Pero hay otros que llaman a la nostalgia e incluso a la injusticia, y la historia los transforma en inolvidables, en recuerdos con espinas, en memoria árida.

Uno de esos casos, es el de Eduardo Miño, quien se inmoló frente a La Moneda en el 2001, exigiendo salud para las víctimas del asbesto. Eduardo vio como sus vecinos y amigos de la villa Pizarreño en Maipú, morían de Mesotelioma Pleural, que es el cáncer producido por aspirar asbesto de manera continua. Eduardo pertenecía a la ACHVA (Asociación Chilena de Víctimas del Asbesto), y al notar que sus reclamos no eran escuchados por la autoridad, tomó la decisión de quemarse a lo bonzo frente a la casa de gobierno, esperando con ese acto, que sus reclamos fueran escuchados y también, dar a conocer la situación de su vecindario a todo el país.
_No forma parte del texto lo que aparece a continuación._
==> src/rtl/obi_mem_arbiter.sv <==
// Two-requester OBI arbiter (fetch m0, MEM m1) onto one shared memory port, with in-order response routing.
// Build option: OBI_ARB_ROUND_ROBIN_EN selects round-robin arbitration; otherwise m1 has fixed priority over m0.
module obi_mem_arbiter #(
    parameter int unsigned ADDR_WIDTH      = 32,
    parameter int unsigned DATA_WIDTH      = 32,
    parameter int unsigned MAX_OUTSTANDING = 2
) (
    input  logic                    clk_i,
    input  logic                    rstn_i,
    input  logic                    m0_req_i,
    output logic                    m0_gnt_o,
    input  logic [ADDR_WIDTH-1:0]   m0_addr_i,
    output logic                    m0_rvalid_o,
    output logic [DATA_WIDTH-1:0]   m0_rdata_o,
    output logic                    m0_err_o,
    input  logic                    m1_req_i,
    output logic                    m1_gnt_o,
    input  logic [ADDR_WIDTH-1:0]   m1_addr_i,
    input  logic                    m1_we_i,
    input  logic [DATA_WIDTH-1:0]   m1_wdata_i,
    input  logic [DATA_WIDTH/8-1:0] m1_be_i,
    output logic                    m1_rvalid_o,
    output logic [DATA_WIDTH-1:0]   m1_rdata_o,
    output logic                    m1_err_o,
    output logic                    s_req_o,
    output logic [ADDR_WIDTH-1:0]   s_addr_o,
    output logic                    s_we_o,
    output logic [DATA_WIDTH-1:0]   s_wdata_o,
    output logic [DATA_WIDTH/8-1:0] s_be_o,
    input  logic                    s_gnt_i,
    input  logic                    s_rvalid_i,
    input  logic [DATA_WIDTH-1:0]   s_rdata_i,
    input  logic                    s_err_i,
    output logic                    unexp_rsp_o
);

    localparam int unsigned BE_W  = DATA_WIDTH / 8;
    localparam int unsigned PTR_W = (MAX_OUTSTANDING > 1) ? $clog2(MAX_OUTSTANDING) : 1;
    localparam int unsigned CNT_W = $clog2(MAX_OUTSTANDING + 1);

    typedef enum logic [1:0] {
        ARB_FREE    = 2'd0,
        ARB_HELD_M0 = 2'd1,
        ARB_HELD_M1 = 2'd2
    } arb_state_e;

    arb_state_e                 state_q, state_d;
    logic                       sel_m1;
    logic                       sel_req;
    logic                       fifo_full;
    logic                       fifo_empty;
    logic                       push;
    logic                       pop;
    logic                       head_m1;
    logic [MAX_OUTSTANDING-1:0] owner_q;
    logic [PTR_W-1:0]           wr_ptr_q;
    logic [PTR_W-1:0]           rd_ptr_q;
    logic [CNT_W-1:0]           cnt_q;
    logic                       unexp_q;

    function automatic logic [PTR_W-1:0] ptr_inc(input logic [PTR_W-1:0] p);
        return (p == PTR_W'(MAX_OUTSTANDING - 1)) ? '0 : p + PTR_W'(1);
    endfunction

`ifdef OBI_ARB_ROUND_ROBIN_EN
    // Tie-break preference: set means m1 wins the next simultaneous request.
    logic rr_m1_q;

    always_ff @(posedge clk_i or negedge rstn_i) begin
        if (!rstn_i) begin
            rr_m1_q <= 1'b0;
        end else if (push) begin
            rr_m1_q <= ~sel_m1;
        end
    end
`endif

    // Lock state register: holds the presented requester while the address phase is ungranted.
    always_ff @(posedge clk_i or negedge rstn_i) begin
        if (!rstn_i) begin
            state_q <= ARB_FREE;
        end else begin
            state_q <= state_d;
        end
    end

    always_comb begin
        sel_m1  = 1'b0;
        sel_req = 1'b0;
        state_d = state_q;
        case (state_q)
            ARB_HELD_M0: begin
                sel_m1  = 1'b0;
                sel_req = m0_req_i;
            end
            ARB_HELD_M1: begin
                sel_m1  = 1'b1;
                sel_req = m1_req_i;
            end
            default: begin
                sel_req = m0_req_i | m1_req_i;
`ifdef OBI_ARB_ROUND_ROBIN_EN
                sel_m1  = (m0_req_i & m1_req_i) ? rr_m1_q : m1_req_i;
`else
                sel_m1  = m1_req_i;
`endif
            end
        endcase
        if (sel_req && !fifo_full) begin
            if (s_gnt_i) begin
                state_d = ARB_FREE;
            end else begin
                state_d = sel_m1 ? ARB_HELD_M1 : ARB_HELD_M0;
            end
        end
    end

    // Address phase: full FIFO is judged on registered occupancy so a same-cycle pop never feeds gnt.
    assign fifo_empty = (cnt_q == '0);
    assign fifo_full  = (cnt_q == CNT_W'(MAX_OUTSTANDING));
    assign s_req_o    = sel_req & ~fifo_full;
    assign s_addr_o   = sel_m1 ? m1_addr_i : m0_addr_i;
    assign s_we_o     = sel_m1 & m1_we_i;
    assign s_wdata_o  = sel_m1 ? m1_wdata_i : '0;
    assign s_be_o     = sel_m1 ? m1_be_i : {BE_W{1'b1}};
    assign push       = s_req_o & s_gnt_i;
    assign m0_gnt_o   = push & ~sel_m1;
    assign m1_gnt_o   = push & sel_m1;

    // Response phase: steer to the oldest outstanding owner; stray responses are dropped.
    assign pop         = s_rvalid_i & ~fifo_empty;
    assign head_m1     = owner_q[rd_ptr_q];
    assign m0_rvalid_o = pop & ~head_m1;
    assign m1_rvalid_o = pop & head_m1;
    assign m0_err_o    = pop & ~head_m1 & s_err_i;
    assign m1_err_o    = pop & head_m1 & s_err_i;
    assign m0_rdata_o  = s_rdata_i;
    assign m1_rdata_o  = s_rdata_i;
    assign unexp_rsp_o = unexp_q;

    // Owner FIFO and sticky stray-response flag.
    always_ff @(posedge clk_i or negedge rstn_i) begin
        if (!rstn_i) begin
            owner_q  <= '0;
            wr_ptr_q <= '0;
            rd_ptr_q <= '0;
            cnt_q    <= '0;
            unexp_q  <= 1'b0;
        end else begin
            if (push) begin
                owner_q[wr_ptr_q] <= sel_m1;
                wr_ptr_q          <= ptr_inc(wr_ptr_q);
            end
            if (pop) begin
                rd_ptr_q <= ptr_inc(rd_ptr_q);
            end
            if (push && !pop) begin
                cnt_q <= cnt_q + CNT_W'(1);
            end else if (pop && !push) begin
                cnt_q <= cnt_q - CNT_W'(1);
            end
            if (s_rvalid_i && fifo_empty) begin
                unexp_q <= 1'b1;
            end
        end
    end

endmodule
Unas cuantas horas después de prenderse fuego, falleció en la Posta Central.

Su familia nunca pensó que esa mañana sería el último desayuno, y tampoco soñaron, ni en sus peores pesadillas, que las cenizas de Eduardo estarían repartidas por la plaza Constitución. Tal vez, si es que algún día fallecía, ojalá de viejo, quería que sus cenizas fuesen lanzadas al mar o esparcidas en algún lugar del Cajón del Maipo. Creo que jamás imaginó que terminarían siendo recogidas por algún funcionario de aseo municipal, o que quedarían incrustadas en alguna ventana de las oficinas del centro.

Miño fue el primer single del disco “Canción de lejos”, del grupo Los Bunkers. Una de las más escuchadas de la época, aunque no se si estará en la lista de preferidos de los hijos de Eduardo.

Luego del fallecimiento de Miño, en Chile comenzó a generarse conciencia del uso excesivo de asbesto, presente en la mayoría de los hogares. Hoy existe un proyecto de ley, llamado “Ley Eduardo Miño”, que busca proteger a las víctimas del asbesto y también encontrar justicia para las familias de los fallecidos por enfermedades relacionadas.

Y así, los casos siguen. Varios mártires acompañan los nombres de las leyes que, se supone, debían protegerlos. Como si estuviéramos en la época colonial y debiésemos esperar la muerte de un ser querido para dejar de cruzar los brazos. Los nombres no fueron creados para bautizar leyes, los nombres fueron creados para dar vida, para identificar a una persona, no a un ataúd.

Ricarte, Emilia, Zamudio, Gabriela. Son algunos de los que están sonriendo en otro mundo y dejaron su huella en el nuestro.

Los mártires son del pasado, hoy somos seres pensantes. No es necesario morir o mutilarnos para que una ley nos proteja. No queremos leyes con nombres de personas, ni de ciudadanos ni de políticos. Queremos leyes únicas que vengan a servir a la justicia, para no tener que escribir con sangre cada nombre que las bautiza.

De nada sirve ganar al Carioca o hacerle un homenaje al abuelo, si tu nombre terminará acompañando la misma ley que te llevó al cielo.

Nadie merece arder para ser escuchado.